Q: Hello. I was with my boyfriend for 3 years and we just broke up a 3 weeks ago. We for the most part had great memories and a great relationship, except I had a hard time opening up from time to time. We lived together for a year too. Not even 2 days after we broke up he’s dating someone else. He said that he wasn’t happy for the last 6 months of our relationship but couldn’t hurt me. BUT his actions didn’t change until the last month (which he was already interested in this other girl) He met this girl through a mutual friend. It has been known he has been talking to her via text back and forth for the last month of our relationship. I of course asked him and he denied it. I haven’t been in contact with him for a almost 3 weeks now. I did some snooping because i was insecure, but he said that wasn’t the only reason. He said he needed time to be alone because he felt empty and dead inside because of his moms death which was 5 yrs ago. He said he felt guilty and it wasn’t his fault. But come to find out by several of his best friends and others that was an excuse for a way out. His best friends of 20 years are also on my side and keep bashing him telling him how stupid he is. And they keep telling me I was the best gf he’s ever had. I also don’t see how someone can dare use death as an excuse! I was wondering if this a rebound or what I’ve heard an overlapping relationship? and will he be back? I also don’t see how someone could just forget about 3 years like that like its nothing! I love and miss him so much! Thank you!
– Anynomous
A: When a partner, or a spouse, is in the process of ending a relationship, the reasons that person gives are not reliable. Sometimes they will try to say something that is not hurtful. More often, however, they say something very like what your boyfriend said: “I have not been happy for a long time.” I think that feeling a particular way now, they imagine that they always felt that way.

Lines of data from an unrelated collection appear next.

**config.mk**
```make
export PLATFORM = sky130hd
export DESIGN_NAME = stfwd_queue
export DESIGN_NICKNAME = d
export VERILOG_FILES = /design/src/rtl/stfwd_pkg.sv /design/src/rtl/stfwd_ptrs.sv /design/src/rtl/stfwd_entries.sv /design/src/rtl/stfwd_search.sv /design/src/rtl/stfwd_queue.sv
export SDC_FILE = /design/constraint.sdc
export NUM_CORES = 2
export LEC_CHECK = 0
export ABC_CLOCK_PERIOD_IN_PS = 13000
export BUFFER_PORTS_ARGS = -buffer_cell sky130_fd_sc_hd__buf_2
export CORE_MARGIN = 2
export CORE_UTILIZATION = 40
export CTS_CLUSTER_SIZE = 10
export DETAILED_ROUTE_END_ITERATION = 10
export GPL_ROUTABILITY_DRIVEN = 0
export GPL_TIMING_DRIVEN = 1
export HOLD_SLACK_MARGIN = 0.06
export PLACE_DENSITY_LB_ADDON = 0.05
export SYNTH_ARGS = -nofsm -noshare
export SYNTH_HDL_FRONTEND = slang
export SYNTH_SLANG_ARGS = --single-unit
```
**constraint.sdc**
```tcl
create_clock -name clk -period 13 [get_ports clk]
set_clock_uncertainty 0.15 [all_clocks]
set_input_delay 2.6 -clock clk [delete_from_list [all_inputs] [get_ports clk]]
set_output_delay 2.6 -clock clk [all_outputs]
set_load 0.02 [all_outputs]
```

Since I am a psychiatrist, patients have no particular reason to lie to me. Still, they often tell me (after meeting someone new) that their previous relationship has been going bad for a long time. I point out that they were not inclined to end it until they met someone new, and they agree. But, in retrospect, they think they’re leaving the relationship had nothing to with meeting someone else. “It was going bad for years.” When a man leaves his wife after a number of years of marriage, everyone presumes it is for a younger woman; and it very often is. Still, that husband may justify to himself leaving on the basis of making little of what worked in the marriage and exaggerating what was bad about it.
There is no point in trying to figure out what is really going on in your boyfriend’s mind. Probably, he does not really know himself. I would discourage you (or anyone else) trying to argue him into staying. It will not work, and it is demeaning.